Cerbos deployment patterns

This documentation is for an as-yet unreleased version of Cerbos. Choose 0.51.0 from the version picker at the top right or navigate to https://docs.cerbos.dev for the latest version.

Cerbos can be deployed as a service or as a sidecar. Which mode to choose depends on your requirements.

Service model

Service model

  • Central policy decision point shared by a group of applications.

  • Cerbos can be upgraded independently from the applications — reducing maintenance overhead.

  • In a busy environment, careful capacity planning would be required to ensure that the central Cerbos endpoint does not become a bottleneck.

Sidecar model

Sidecar model

  • Each application instance gets its own Cerbos instance — ensuring high performance and availability.

  • Upgrades to Cerbos would require a rolling update to all the application instances.

  • Policy updates could take slightly longer to propagate to all the individual application instances — resulting in a period where both the old and new policies are in effect at the same time.

DaemonSet model

DaemonSet model

  • Each cluster node gets its own Cerbos instance — ensuring high performance and efficient resource usage.
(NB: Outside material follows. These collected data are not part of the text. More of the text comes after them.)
## src/rtl/dafir_pkg.sv

```systemverilog
package dafir_pkg;
  // Default coefficient set: signed Q0.16, tap 0 in the low field.
  localparam int DEF_TAPS = 10;
  localparam int DEF_CW   = 16;
  localparam logic [DEF_TAPS*DEF_CW-1:0] DEF_COEFS = {
    16'hF448, 16'hF63C, 16'h1770, 16'h4E20, 16'h7D00,
    16'h7D00, 16'h4E20, 16'h1770, 16'hF63C, 16'hF448
  };

  // Number of partitions for a given tap count and partition size.
  function automatic int num_parts(input int taps, input int part);
    return (taps + part - 1) / part;
  endfunction
endpackage

```

## src/rtl/dafir_lut.sv

```systemverilog
module dafir_lut #(
  parameter int CW    = 16,
  parameter int NTAPS = 10,
  parameter int PART  = 4,
  parameter int BASE  = 0,
  parameter int TW    = 19,
  parameter logic [NTAPS*CW-1:0] COEFS = '0
) (
  input  logic [PART-1:0]        addr,
  output logic signed [TW-1:0]   val
);
  localparam int DEPTH = 1 << PART;

  // Entry e holds the sum of the coefficients whose address bit is set.
  function automatic logic signed [TW-1:0] entry(input int e);
    int s;
    int idx;
    s = 0;
    for (int b = 0; b < PART; b++) begin
      idx = (BASE + b < NTAPS) ? BASE + b : 0;
      if (((e >> b) & 1) == 1 && (BASE + b < NTAPS))
        s += int'($signed(COEFS[idx*CW +: CW]));
    end
    return TW'(s);
  endfunction

  logic signed [TW-1:0] tbl [DEPTH];

  for (genvar e = 0; e < DEPTH; e++) begin : g_entry
    localparam logic signed [TW-1:0] EV = entry(e);
    assign tbl[e] = EV;
  end

  assign val = tbl[addr];
endmodule

```

## src/rtl/dafir_slice.sv

```systemverilog
module dafir_slice #(
  parameter int CW    = 16,
  parameter int NTAPS = 10,
  parameter int PART  = 4,
  parameter int TW    = 19,
  parameter int SW    = 22,
  parameter logic [NTAPS*CW-1:0] COEFS = '0
) (
  input  logic                   clk,
  input  logic                   rst_n,
  input  logic [NTAPS-1:0]       bits,
  output logic signed [SW-1:0]   total
);
  localparam int NPART = dafir_pkg::num_parts(NTAPS, PART);
  localparam int NP2   = 1 << $clog2(NPART);
  localparam int NODES = 2 * NP2 - 1;

  logic [NPART*PART-1:0] padded;
  logic signed [TW-1:0]  part_val [NPART];
  logic signed [SW-1:0]  node [NODES];

  assign padded = (NPART*PART)'(bits);

  // Leaves: one table per partition, zero for padding slots.
  for (genvar p = 0; p < NP2; p++) begin : g_leaf
    if (p < NPART) begin : g_tab
      dafir_lut #(
        .CW(CW), .NTAPS(NTAPS), .PART(PART), .BASE(p*PART), .TW(TW), .COEFS(COEFS)
      ) i_lut (
        .addr (padded[p*PART +: PART]),
        .val  (part_val[p])
      );
      assign node[NP2-1+p] = SW'(part_val[p]);
    end else begin : g_pad
      assign node[NP2-1+p] = '0;
    end
  end

  // Balanced tree in heap order: node n sums nodes 2n+1 and 2n+2.
  for (genvar n = 0; n < NP2 - 1; n++) begin : g_add
    assign node[n] = node[2*n+1] + node[2*n+2];
  end

  assign total = node[0];

  // Linear reference sum for the tree check.
  logic signed [SW-1:0] chain_sum;
  always_comb begin
    chain_sum = '0;
    for (int p = 0; p < NPART; p++) chain_sum = chain_sum + SW'(part_val[p]);
  end

  AST_TREE_SUM: assert property (@(posedge clk) disable iff (!rst_n)
    total == chain_sum);
endmodule

```

## src/rtl/dafir_ctrl.sv

```systemverilog
module dafir_ctrl #(
  parameter int FOLD = 4,
  localparam int CNTW = (FOLD > 1) ? $clog2(FOLD) : 1
) (
  input  logic            clk,
  input  logic            rst_n,
  input  logic            in_valid,
  output logic            in_ready,
  output logic            accept,
  output logic            busy,
  output logic            last,
  output logic [CNTW-1:0] cnt
);
  localparam logic [CNTW-1:0] CNT_END = CNTW'(FOLD - 1);

  assign last     = busy && (cnt == CNT_END);
  assign in_ready = !busy || last;
  assign accept   = in_valid && in_ready;

  always_ff @(posedge clk or negedge rst_n) begin
    if (!rst_n) begin
      busy <= 1'b0;
      cnt  <= '0;
    end else if (accept) begin
      busy <= 1'b1;
      cnt  <= '0;
    end else if (last) begin
      busy <= 1'b0;
      cnt  <= '0;
    end else if (busy) begin
      cnt  <= cnt + 1'b1;
    end
  end

  AST_CNT_RANGE: assert property (@(posedge clk) disable iff (!rst_n)
    busy |-> cnt <= CNT_END);
  AST_START_AT_ZERO: assert property (@(posedge clk) disable iff (!rst_n)
    $rose(busy) |-> cnt == '0);
  AST_READY_AFTER_ACCEPT: assert property (@(posedge clk) disable iff (!rst_n)
    (accept && FOLD > 1) |=> !in_ready);
endmodule

```

## src/rtl/dafir_fir.sv

```systemverilog
module dafir_fir #(
  parameter int DW    = 12,
  parameter int CW    = 16,
  parameter int NTAPS = dafir_pkg::DEF_TAPS,
  parameter int PART  = 4,
  parameter int K     = 3,
  parameter logic [NTAPS*CW-1:0] COEFS = dafir_pkg::DEF_COEFS
) (
  input  logic                 clk,
  input  logic                 rst_n,
  input  logic                 in_valid,
  output logic                 in_ready,
  input  logic [DW-1:0]        in_data,
  output logic                 out_valid,
  output logic [DW-1:0]        out_data
);
  localparam int FOLD  = DW / K;
  localparam int CNTW  = (FOLD > 1) ? $clog2(FOLD) : 1;
  localparam int NPART = dafir_pkg::num_parts(NTAPS, PART);
  localparam int TW    = CW + $clog2(PART) + 1;
  localparam int SW    = TW + $clog2(NPART) + 1;
  localparam int W     = DW + CW + $clog2(NTAPS) + 2;
  localparam logic signed [W-1:0] OMAX = (W'(1) <<< (DW-1)) - W'(1);
  localparam logic signed [W-1:0] OMIN = -OMAX - W'(1);
  localparam logic signed [W-1:0] HALF = W'(1) <<< (CW-1);

  logic            accept, busy, last;
  logic [CNTW-1:0] cnt;

  dafir_ctrl #(.FOLD(FOLD)) i_ctrl (
    .clk, .rst_n, .in_valid, .in_ready,
    .accept, .busy, .last, .cnt
  );

  // Tap delay line (tap 0 newest) and bit serialiser.
  logic [NTAPS*DW-1:0] tapline, sr, next_line;
  assign next_line = {tapline[(NTAPS-1)*DW-1:0], in_data};

  always_ff @(posedge clk or negedge rst_n) begin
    if (!rst_n) begin
      tapline <= '0;
      sr      <= '0;
    end else if (accept) begin
      tapline <= next_line;
      sr      <= next_line;
    end else if (busy) begin
      for (int i = 0; i < NTAPS; i++) sr[i*DW +: DW] <= sr[i*DW +: DW] >> K;
    end
  end

  // One table set per parallel bit.
  logic [NTAPS-1:0]     slice_bits [K];
  logic signed [SW-1:0] slice_sum  [K];

  always_comb begin
    for (int j = 0; j < K; j++)
      for (int i = 0; i < NTAPS; i++) slice_bits[j][i] = sr[i*DW + j];
  end

  for (genvar j = 0; j < K; j++) begin : g_set
    dafir_slice #(
      .CW(CW), .NTAPS(NTAPS), .PART(PART), .TW(TW), .SW(SW), .COEFS(COEFS)
    ) i_slice (
      .clk, .rst_n,
      .bits  (slice_bits[j]),
      .total (slice_sum[j])
    );
  end

  // Weight the K partial sums; the top bit of the word counts negative.
  logic signed [W-1:0] comb_sum, contrib, full, rnd, term;
  always_comb begin
    comb_sum = '0;
    for (int j = 0; j < K; j++) begin
      term = W'(slice_sum[j]) <<< j;
      if (last && j == K - 1) comb_sum = comb_sum - term;
      else                    comb_sum = comb_sum + term;
    end
  end

  assign contrib = comb_sum <<< (int'(cnt) * K);

  logic signed [W-1:0] acc;
  assign full = acc + contrib;
  assign rnd  = (full + HALF) >>> CW;

  logic [DW-1:0] sat_val;
  always_comb begin
    if (rnd > OMAX)      sat_val = OMAX[DW-1:0];
    else if (rnd < OMIN) sat_val = OMIN[DW-1:0];
    else                 sat_val = rnd[DW-1:0];
  end

  always_ff @(posedge clk or negedge rst_n) begin
    if (!rst_n) begin
      acc       <= '0;
      out_valid <= 1'b0;
      out_data  <= '0;
    end else begin
      out_valid <= last;
      if (last) begin
        acc      <= '0;
        out_data <= sat_val;
      end else if (busy) begin
        acc      <= full;
      end
    end
  end

  AST_TAPS_HOLD: assert property (@(posedge clk) disable iff (!rst_n)
    !accept |=> $stable(tapline));
  AST_OUT_AFTER_LAST: assert property (@(posedge clk) disable iff (!rst_n)
    out_valid |-> $past(last));
  AST_SAT_HIGH: assert property (@(posedge clk) disable iff (!rst_n)
    (out_valid && $past(rnd > OMAX)) |-> out_data == OMAX[DW-1:0]);
  AST_SAT_LOW: assert property (@(posedge clk) disable iff (!rst_n)
    (out_valid && $past(rnd < OMIN)) |-> out_data == OMIN[DW-1:0]);
endmodule

```
$ cat config.mk
export PLATFORM = sky130hd
export DESIGN_NAME = pcib_ctrl
export DESIGN_NICKNAME = d
export VERILOG_FILES = /design/src/rtl/pcib_pkg.sv /design/src/rtl/pcib_hdr_store.sv /design/src/rtl/pcib_cfg_master.sv /design/src/rtl/pcib_io_window.sv /design/src/rtl/pcib_irq_route.sv /design/src/rtl/pcib_ctrl.sv
export SDC_FILE = /design/constraint.sdc
export NUM_CORES = 2
export LEC_CHECK = 0
export BUFFER_PORTS_ARGS = -buffer_cell sky130_fd_sc_hd__buf_4
export CAP_MARGIN = 15
export CORE_UTILIZATION = 30
export CTS_BUF_LIST = sky130_fd_sc_hd__clkbuf_4 sky130_fd_sc_hd__clkbuf_8
export DETAILED_ROUTE_END_ITERATION = 8
export HOLD_SLACK_MARGIN = 0.05
export PLACE_DENSITY = 0.53
export SLEW_MARGIN = 5
export SYNTH_ARGS = -nofsm -noshare
export SYNTH_HDL_FRONTEND = slang
export SYNTH_HIERARCHICAL = 1
export SYNTH_SLANG_ARGS = --single-unit
export TNS_END_PERCENT = 100
$ cat constraint.sdc
create_clock -name clk -period 152.6 [get_ports clk]
set_input_delay 30.52 -clock clk [delete_from_list [all_inputs] [get_ports clk]]
set_output_delay 30.52 -clock clk [all_outputs]
set_load 0.02 [all_outputs]
$ cat src/rtl/pcib_pkg.sv
package pcib_pkg;

  // Register window layout (byte offsets on the register bus)
  localparam int unsigned REG_AW = 12;
  localparam logic [REG_AW-1:0] OFS_CFG_ADDR = 12'h1C0;
  localparam logic [REG_AW-1:0] OFS_MEM_BASE = 12'h1C4;
  localparam logic [REG_AW-1:0] OFS_IO_BASE  = 12'h1C8;
  localparam logic [REG_AW-1:0] OFS_DPORT    = 12'h220;

  localparam logic [31:0] MEM_BASE_MASK = 32'hFF00_0001;

  // Header reset contents for the command/status word
  localparam logic [15:0] CMD_RST  = 16'h0080;
  localparam logic [15:0] STAT_RST = 16'h0290;

  typedef enum logic [1:0] {
    DP_IDLE = 2'd0,
    DP_BUSY = 2'd1,
    DP_DONE = 2'd2
  } dport_state_e;

endpackage

$ cat src/rtl/pcib_hdr_store.sv
module pcib_hdr_store #(
  parameter int unsigned WORDS     = 64,
  parameter int unsigned IDX_W     = $clog2(WORDS),
  parameter logic [31:0] WORD1_RST = 32'h0290_0080
) (
  input  logic             clk,
  input  logic             rst_n,
  input  logic             wr_en,
  input  logic [IDX_W-1:0] wr_idx,
  input  logic [31:0]      wr_data,
  input  logic [IDX_W-1:0] rd_idx,
  output logic [31:0]      rd_data
);

  logic [31:0] words [WORDS];

  for (genvar w = 0; w < WORDS; w++) begin : g_word
    localparam logic [31:0] RST_VAL = (w == 1) ? WORD1_RST : 32'h0;
    logic        load;
    logic [31:0] word_d;
    logic [31:0] word_q;

    assign load = wr_en && (wr_idx == IDX_W'(w));

    always_comb begin
      word_d = word_q;
      if (load) word_d = wr_data;
    end

    always_ff @(posedge clk or negedge rst_n) begin
      if (!rst_n) word_q <= RST_VAL;
      else        word_q <= word_d;
    end

    assign words[w] = word_q;
  end

  assign rd_data = words[rd_idx];

endmodule
**config.mk**
```make
export PLATFORM = sky130hd
export DESIGN_NAME = tc_residence_corrector
export DESIGN_NICKNAME = d
export VERILOG_FILES = /design/src/rtl/tcr_pkg.sv /design/src/rtl/tcr_slot.sv /design/src/rtl/tcr_stamp_table.sv /design/src/rtl/tcr_corr_stage.sv /design/src/rtl/tc_residence_corrector.sv
export SDC_FILE = /design/constraint.sdc
export NUM_CORES = 1
export LEC_CHECK = 0
export BUFFER_PORTS_ARGS = -buffer_cell sky130_fd_sc_hd__buf_2
export CAP_MARGIN = 15
export CELL_PAD_IN_SITES_DETAIL_PLACEMENT = 1
export CELL_PAD_IN_SITES_GLOBAL_PLACEMENT = 1
export CORE_MARGIN = 1
export CORE_UTILIZATION = 50
export DETAILED_ROUTE_END_ITERATION = 16
export GPL_ROUTABILITY_DRIVEN = 0
export PLACE_DENSITY_LB_ADDON = 0.12
export SLEW_MARGIN = 20
export SYNTH_ARGS = -nofsm -noshare
export SYNTH_HDL_FRONTEND = slang
export SYNTH_HIERARCHICAL = 1
export SYNTH_SLANG_ARGS = --single-unit
```
**constraint.sdc**
```tcl
create_clock -name clk -period 16.3 [get_ports clk]
set_input_delay 0 -clock clk [delete_from_list [all_inputs] [get_ports clk]]
set_output_delay 0 -clock clk [all_outputs]
set_load 0.1 [all_outputs]
```
File: config.mk
export PLATFORM = sky130hd
export DESIGN_NAME = dbus_bist
export DESIGN_NICKNAME = d
export VERILOG_FILES = /design/src/rtl/dbus_bist_pkg.sv /design/src/rtl/dbus_bist_patgen.sv /design/src/rtl/dbus_bist_ctrl.sv /design/src/rtl/dbus_bist_cap.sv /design/src/rtl/dbus_bist.sv
export SDC_FILE = /design/constraint.sdc
export NUM_CORES = 1
export LEC_CHECK = 0
export ABC_AREA = 1
export BUFFER_PORTS_ARGS = -buffer_cell sky130_fd_sc_hd__buf_2
export CAP_MARGIN = 0
export CORE_AREA = 2 2 191 193
export DETAILED_ROUTE_END_ITERATION = 8
export DIE_AREA = 0 0 193 195
export PLACE_DENSITY_LB_ADDON = 0.3
export SLEW_MARGIN = 20
export SYNTH_ARGS = -nofsm -noshare
export SYNTH_HDL_FRONTEND = slang
export SYNTH_SLANG_ARGS = --single-unit
File: constraint.sdc
create_clock -name clk_i -period 8.55 [get_ports clk_i]
set_input_delay 1.71 -clock clk_i [delete_from_list [all_inputs] [get_ports clk_i]]
set_output_delay 1.71 -clock clk_i [all_outputs]
set_load 0.02 [all_outputs]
  • Policy updates must roll out to nodes individually — resulting in a period where both the old and new policies are in effect at the same time.

  • When deployed as a daemonset the service internalTrafficPolicy defaults to Local. This causes all requests to the service to be forced to the local node for minimum latency. Upgrades to Cerbos could result in application seeing a short outage to the cerbos instance on their own node, client retries may be neccessary. If this is unacceptable you can set service.internalTrafficPolicy to Cluster. You may be able to improve availability via the service.kubernetes.io/topology-mode: Auto annotation.

Choosing a deployment model

Service Sidecar DaemonSet

Latency

Network hop to central service

Local (localhost/loopback)

Local (same node)

Resource efficiency

Shared instance, lower total overhead

One instance per pod, higher total overhead

One instance per node, moderate overhead

Scaling

Scale independently of applications

Scales with application pods

Scales with cluster nodes

Upgrades

Independent of application deployments

Requires rolling update of application pods

Independent of application deployments

Policy propagation

Updates propagate to each replica in the service group individually

Updates propagate to each sidecar individually

Updates propagate to each node individually

Availability

Depends on how many replicas are in the service

High — each pod has its own instance

High — each node has its own instance

Best for

Non-Kubernetes deployments such as bare metal or Kubernetes deployments where it’s preferable to manage and scale a single service rather than multiple sidecars.

Latency-sensitive applications, strict isolation requirements

Less resource consumption than sidecars (one per node compared to one per pod) with similar latency characteristics.

For most Kubernetes deployments, the sidecar model provides the best balance of performance and reliability. Each application pod gets its own Cerbos instance, eliminating network latency concerns and single points of failure.

The service model is the most flexible method of deployment. It can be as simple as a single instance on a VM or as complicated as a globally-distributed and load-balanced service deployed to multiple data centres.

The DaemonSet model is efficient for large deployments where running a sidecar per pod would be wasteful. It provides node-local performance without the overhead of one Cerbos instance per application pod.

Cerbos is designed to handle high request volumes with low latency. In benchmarks, the network hop to a central service is typically sub-millisecond within a cluster. Start with the simplest model that meets your requirements.